Collected data entries:
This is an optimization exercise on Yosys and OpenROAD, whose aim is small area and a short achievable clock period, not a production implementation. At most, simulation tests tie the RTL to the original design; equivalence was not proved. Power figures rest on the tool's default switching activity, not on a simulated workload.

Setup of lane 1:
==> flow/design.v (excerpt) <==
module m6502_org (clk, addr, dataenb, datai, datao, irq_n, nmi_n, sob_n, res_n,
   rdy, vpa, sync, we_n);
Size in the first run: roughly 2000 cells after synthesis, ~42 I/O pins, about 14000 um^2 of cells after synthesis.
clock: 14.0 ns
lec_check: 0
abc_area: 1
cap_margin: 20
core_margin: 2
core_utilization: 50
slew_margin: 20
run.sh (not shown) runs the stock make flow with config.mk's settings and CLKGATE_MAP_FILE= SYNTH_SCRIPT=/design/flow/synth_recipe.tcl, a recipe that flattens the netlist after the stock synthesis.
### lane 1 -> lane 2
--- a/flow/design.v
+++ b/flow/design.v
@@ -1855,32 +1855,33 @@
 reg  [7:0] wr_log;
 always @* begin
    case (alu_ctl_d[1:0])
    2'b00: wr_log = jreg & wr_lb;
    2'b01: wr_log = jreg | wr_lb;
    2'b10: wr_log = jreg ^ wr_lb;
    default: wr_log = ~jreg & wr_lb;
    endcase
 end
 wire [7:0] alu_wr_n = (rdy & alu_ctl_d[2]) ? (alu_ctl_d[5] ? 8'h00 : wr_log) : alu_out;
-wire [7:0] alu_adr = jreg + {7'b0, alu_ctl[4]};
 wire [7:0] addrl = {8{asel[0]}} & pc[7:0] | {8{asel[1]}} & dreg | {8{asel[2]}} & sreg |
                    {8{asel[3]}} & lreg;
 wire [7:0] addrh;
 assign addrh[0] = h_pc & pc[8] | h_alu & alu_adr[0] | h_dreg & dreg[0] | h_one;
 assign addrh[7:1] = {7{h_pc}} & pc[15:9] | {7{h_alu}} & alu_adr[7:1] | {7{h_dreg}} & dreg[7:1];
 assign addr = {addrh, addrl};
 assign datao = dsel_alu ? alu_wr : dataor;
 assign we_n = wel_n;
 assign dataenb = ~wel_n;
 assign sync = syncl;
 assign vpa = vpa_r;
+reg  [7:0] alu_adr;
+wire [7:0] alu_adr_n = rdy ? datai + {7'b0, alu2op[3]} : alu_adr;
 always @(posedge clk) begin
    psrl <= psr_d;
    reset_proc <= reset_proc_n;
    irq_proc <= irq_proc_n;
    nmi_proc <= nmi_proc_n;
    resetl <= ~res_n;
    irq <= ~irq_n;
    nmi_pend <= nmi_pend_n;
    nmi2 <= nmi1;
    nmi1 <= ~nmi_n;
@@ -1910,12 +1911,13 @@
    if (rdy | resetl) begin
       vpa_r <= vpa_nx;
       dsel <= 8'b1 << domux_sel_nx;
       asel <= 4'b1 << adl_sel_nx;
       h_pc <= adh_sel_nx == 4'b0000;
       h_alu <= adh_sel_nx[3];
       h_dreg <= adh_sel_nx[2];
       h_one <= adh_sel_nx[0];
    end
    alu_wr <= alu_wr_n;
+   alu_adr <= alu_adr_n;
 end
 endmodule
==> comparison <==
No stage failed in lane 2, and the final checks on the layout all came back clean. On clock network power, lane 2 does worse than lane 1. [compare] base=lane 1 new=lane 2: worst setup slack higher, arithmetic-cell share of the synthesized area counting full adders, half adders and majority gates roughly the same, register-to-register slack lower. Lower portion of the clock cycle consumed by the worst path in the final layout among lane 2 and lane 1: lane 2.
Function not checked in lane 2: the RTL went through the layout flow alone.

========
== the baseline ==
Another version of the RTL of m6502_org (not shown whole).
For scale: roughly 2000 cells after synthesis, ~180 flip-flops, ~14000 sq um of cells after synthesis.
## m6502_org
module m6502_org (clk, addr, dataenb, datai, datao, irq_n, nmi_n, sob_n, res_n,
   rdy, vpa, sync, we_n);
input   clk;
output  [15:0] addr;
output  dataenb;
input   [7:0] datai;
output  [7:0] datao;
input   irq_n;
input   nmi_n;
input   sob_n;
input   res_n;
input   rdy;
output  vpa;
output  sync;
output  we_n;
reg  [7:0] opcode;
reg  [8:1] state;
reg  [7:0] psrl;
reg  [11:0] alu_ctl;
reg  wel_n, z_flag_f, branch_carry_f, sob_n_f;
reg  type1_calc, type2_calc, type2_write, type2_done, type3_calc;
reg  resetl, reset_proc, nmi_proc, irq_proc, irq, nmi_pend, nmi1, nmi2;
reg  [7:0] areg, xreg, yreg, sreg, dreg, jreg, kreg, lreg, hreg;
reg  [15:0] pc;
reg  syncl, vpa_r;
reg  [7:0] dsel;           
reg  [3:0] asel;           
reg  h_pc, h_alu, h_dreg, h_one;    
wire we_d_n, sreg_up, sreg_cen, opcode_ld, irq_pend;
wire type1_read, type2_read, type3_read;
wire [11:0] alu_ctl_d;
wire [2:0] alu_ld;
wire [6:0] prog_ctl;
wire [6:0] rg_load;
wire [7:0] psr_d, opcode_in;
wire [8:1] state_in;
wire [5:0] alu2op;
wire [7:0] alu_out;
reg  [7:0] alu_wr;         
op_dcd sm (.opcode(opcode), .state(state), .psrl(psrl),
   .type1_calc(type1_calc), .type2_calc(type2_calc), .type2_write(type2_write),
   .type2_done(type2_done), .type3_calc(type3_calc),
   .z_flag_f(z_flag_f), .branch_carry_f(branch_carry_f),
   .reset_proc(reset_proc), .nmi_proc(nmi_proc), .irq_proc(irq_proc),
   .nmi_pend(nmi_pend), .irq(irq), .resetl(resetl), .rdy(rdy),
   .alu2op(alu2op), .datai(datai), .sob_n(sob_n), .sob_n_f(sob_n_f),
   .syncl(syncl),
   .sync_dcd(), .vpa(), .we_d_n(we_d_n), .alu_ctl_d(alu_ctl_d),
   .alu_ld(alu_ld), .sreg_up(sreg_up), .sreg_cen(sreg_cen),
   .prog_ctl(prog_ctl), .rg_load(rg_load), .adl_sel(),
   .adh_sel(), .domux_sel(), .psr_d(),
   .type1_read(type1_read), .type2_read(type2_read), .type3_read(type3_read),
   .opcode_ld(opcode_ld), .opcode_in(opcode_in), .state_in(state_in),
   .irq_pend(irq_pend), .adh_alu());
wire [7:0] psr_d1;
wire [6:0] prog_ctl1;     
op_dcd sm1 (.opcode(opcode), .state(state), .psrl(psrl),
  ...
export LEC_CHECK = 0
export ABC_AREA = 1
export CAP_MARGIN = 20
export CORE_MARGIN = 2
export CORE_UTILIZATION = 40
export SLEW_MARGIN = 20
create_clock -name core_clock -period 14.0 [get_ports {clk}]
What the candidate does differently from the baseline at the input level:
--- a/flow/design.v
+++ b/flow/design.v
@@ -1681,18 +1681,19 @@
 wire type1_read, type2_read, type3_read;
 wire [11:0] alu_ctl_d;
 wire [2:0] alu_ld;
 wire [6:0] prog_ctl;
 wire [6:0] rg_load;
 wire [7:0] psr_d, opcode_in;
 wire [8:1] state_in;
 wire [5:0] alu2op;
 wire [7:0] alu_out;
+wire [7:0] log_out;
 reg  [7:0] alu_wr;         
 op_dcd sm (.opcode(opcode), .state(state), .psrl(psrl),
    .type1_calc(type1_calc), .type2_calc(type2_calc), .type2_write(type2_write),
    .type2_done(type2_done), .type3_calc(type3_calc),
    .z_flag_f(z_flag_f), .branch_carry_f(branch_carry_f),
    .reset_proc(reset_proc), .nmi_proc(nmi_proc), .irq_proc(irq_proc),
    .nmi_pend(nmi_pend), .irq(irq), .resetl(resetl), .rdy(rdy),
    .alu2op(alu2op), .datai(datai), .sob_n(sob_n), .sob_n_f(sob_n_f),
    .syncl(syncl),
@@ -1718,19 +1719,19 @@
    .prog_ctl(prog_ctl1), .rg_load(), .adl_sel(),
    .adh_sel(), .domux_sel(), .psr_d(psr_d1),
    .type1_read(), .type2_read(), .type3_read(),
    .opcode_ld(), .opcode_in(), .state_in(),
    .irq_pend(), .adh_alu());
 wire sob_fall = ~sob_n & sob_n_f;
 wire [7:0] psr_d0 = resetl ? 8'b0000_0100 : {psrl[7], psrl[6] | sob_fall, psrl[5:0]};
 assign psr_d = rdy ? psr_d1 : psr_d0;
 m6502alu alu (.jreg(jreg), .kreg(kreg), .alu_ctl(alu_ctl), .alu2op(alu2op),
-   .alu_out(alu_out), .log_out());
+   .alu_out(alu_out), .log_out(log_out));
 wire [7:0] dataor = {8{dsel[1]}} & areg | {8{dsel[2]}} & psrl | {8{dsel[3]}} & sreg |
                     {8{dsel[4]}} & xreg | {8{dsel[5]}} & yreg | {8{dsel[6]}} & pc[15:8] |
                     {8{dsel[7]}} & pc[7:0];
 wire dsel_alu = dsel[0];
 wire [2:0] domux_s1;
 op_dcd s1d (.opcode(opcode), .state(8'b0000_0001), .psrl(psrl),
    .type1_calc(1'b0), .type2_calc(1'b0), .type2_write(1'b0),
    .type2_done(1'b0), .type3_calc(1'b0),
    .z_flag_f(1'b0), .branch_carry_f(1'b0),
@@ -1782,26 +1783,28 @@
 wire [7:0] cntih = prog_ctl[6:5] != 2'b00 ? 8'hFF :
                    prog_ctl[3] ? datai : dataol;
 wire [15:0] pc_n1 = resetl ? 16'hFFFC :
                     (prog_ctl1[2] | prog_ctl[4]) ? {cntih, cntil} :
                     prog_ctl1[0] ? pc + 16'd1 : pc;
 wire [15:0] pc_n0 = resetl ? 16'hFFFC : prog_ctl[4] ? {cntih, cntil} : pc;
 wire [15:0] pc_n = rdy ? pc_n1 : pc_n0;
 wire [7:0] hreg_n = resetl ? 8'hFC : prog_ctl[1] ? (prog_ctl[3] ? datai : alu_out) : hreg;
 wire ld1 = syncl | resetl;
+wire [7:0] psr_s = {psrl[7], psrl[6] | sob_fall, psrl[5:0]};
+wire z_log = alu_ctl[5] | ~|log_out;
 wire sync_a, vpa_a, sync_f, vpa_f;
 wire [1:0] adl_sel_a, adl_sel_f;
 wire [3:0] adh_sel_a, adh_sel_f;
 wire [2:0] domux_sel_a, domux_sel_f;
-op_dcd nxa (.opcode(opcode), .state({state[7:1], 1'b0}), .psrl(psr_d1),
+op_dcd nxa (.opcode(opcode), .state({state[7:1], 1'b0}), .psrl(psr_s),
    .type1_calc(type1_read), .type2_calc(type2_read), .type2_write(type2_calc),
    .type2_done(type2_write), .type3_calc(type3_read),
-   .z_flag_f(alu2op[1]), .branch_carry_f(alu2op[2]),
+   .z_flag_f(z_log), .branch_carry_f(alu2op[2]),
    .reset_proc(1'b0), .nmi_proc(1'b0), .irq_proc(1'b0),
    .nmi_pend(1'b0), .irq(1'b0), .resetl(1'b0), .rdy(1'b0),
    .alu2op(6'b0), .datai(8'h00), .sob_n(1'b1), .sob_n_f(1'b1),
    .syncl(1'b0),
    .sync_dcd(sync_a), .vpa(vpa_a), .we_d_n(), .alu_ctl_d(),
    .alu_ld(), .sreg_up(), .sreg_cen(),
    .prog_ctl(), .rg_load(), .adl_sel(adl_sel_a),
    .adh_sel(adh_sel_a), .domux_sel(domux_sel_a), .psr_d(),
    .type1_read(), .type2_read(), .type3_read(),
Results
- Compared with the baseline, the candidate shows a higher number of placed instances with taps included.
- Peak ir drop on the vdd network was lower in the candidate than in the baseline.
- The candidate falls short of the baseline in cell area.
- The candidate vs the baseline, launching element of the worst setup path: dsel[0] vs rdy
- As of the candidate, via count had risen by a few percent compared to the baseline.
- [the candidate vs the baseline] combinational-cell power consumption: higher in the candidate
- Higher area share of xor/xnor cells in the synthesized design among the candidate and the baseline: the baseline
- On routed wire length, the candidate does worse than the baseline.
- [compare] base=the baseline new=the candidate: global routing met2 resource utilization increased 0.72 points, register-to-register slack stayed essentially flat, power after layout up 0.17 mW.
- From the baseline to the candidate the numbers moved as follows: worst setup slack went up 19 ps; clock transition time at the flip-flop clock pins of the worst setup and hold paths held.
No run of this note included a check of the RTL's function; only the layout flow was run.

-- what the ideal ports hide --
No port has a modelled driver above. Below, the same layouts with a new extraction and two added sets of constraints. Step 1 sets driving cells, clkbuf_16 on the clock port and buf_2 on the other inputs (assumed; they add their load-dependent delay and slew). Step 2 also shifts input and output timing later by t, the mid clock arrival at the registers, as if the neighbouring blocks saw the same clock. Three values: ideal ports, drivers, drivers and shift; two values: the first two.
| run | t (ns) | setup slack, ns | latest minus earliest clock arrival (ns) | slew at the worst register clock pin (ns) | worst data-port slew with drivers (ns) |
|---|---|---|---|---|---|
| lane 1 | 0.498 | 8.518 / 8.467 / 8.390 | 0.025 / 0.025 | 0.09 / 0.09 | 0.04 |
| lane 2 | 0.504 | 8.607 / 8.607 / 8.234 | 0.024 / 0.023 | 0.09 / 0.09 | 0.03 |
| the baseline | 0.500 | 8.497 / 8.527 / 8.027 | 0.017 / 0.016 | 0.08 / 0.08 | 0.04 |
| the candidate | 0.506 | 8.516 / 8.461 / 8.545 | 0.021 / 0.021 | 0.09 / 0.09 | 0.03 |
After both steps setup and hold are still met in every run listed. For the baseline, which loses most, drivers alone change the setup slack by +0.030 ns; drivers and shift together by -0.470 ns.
...
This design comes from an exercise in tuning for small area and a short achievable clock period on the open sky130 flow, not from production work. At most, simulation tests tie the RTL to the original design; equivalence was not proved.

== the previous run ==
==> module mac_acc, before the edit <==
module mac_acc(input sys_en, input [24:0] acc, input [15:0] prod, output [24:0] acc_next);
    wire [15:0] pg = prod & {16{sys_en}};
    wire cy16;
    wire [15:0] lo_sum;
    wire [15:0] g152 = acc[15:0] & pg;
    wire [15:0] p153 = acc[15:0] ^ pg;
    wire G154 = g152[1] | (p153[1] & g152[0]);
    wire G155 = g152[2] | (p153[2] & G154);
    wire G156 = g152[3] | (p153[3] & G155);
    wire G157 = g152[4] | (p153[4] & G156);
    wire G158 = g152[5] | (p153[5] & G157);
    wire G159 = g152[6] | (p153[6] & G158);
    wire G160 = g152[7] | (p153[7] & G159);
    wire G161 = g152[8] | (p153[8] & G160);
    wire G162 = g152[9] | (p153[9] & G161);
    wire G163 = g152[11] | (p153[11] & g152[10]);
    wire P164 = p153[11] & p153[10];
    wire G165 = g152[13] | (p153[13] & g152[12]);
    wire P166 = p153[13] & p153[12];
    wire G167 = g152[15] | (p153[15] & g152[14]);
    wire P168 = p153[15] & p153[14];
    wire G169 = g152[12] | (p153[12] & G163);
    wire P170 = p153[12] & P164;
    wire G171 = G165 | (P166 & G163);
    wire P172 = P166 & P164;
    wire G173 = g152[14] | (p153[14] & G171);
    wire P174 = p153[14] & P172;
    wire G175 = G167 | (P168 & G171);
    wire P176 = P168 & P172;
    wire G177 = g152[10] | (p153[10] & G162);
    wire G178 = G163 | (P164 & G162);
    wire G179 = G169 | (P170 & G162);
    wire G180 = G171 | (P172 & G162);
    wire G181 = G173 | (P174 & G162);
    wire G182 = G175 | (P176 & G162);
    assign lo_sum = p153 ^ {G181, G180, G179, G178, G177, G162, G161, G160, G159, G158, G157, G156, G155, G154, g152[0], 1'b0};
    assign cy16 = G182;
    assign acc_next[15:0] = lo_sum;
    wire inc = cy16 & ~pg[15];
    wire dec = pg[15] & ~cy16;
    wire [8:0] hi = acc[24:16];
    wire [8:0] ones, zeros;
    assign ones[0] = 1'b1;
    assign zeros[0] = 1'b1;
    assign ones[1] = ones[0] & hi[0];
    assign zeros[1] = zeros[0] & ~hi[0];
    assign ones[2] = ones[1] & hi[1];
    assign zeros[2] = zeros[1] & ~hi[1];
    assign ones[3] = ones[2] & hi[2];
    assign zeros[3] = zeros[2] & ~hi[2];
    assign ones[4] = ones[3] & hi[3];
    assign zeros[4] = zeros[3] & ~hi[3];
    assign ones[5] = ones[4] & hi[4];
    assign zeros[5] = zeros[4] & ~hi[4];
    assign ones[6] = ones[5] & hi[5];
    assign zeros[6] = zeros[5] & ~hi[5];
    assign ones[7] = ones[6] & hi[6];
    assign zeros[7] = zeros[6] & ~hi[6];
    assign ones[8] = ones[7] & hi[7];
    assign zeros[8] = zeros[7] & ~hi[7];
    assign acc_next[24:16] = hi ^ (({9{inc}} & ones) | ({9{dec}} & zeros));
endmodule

## [WHAT THE TASK ASKS]
Above are the lines; repeat exactly the ones from the line containing "This is an optimization" down to the line containing "slew_margin: 20", both inclusive.

## [SOLVED EXERCISE]
This is an optimization exercise on Yosys and OpenROAD, whose aim is small area and a short achievable clock period, not a production implementation. At most, simulation tests tie the RTL to the original design; equivalence was not proved. Power figures rest on the tool's default switching activity, not on a simulated workload.

Setup of lane 1:
==> flow/design.v (excerpt) <==
module m6502_org (clk, addr, dataenb, datai, datao, irq_n, nmi_n, sob_n, res_n,
   rdy, vpa, sync, we_n);
Size in the first run: roughly 2000 cells after synthesis, ~42 I/O pins, about 14000 um^2 of cells after synthesis.
clock: 14.0 ns
lec_check: 0
abc_area: 1
cap_margin: 20
core_margin: 2
core_utilization: 50
slew_margin: 20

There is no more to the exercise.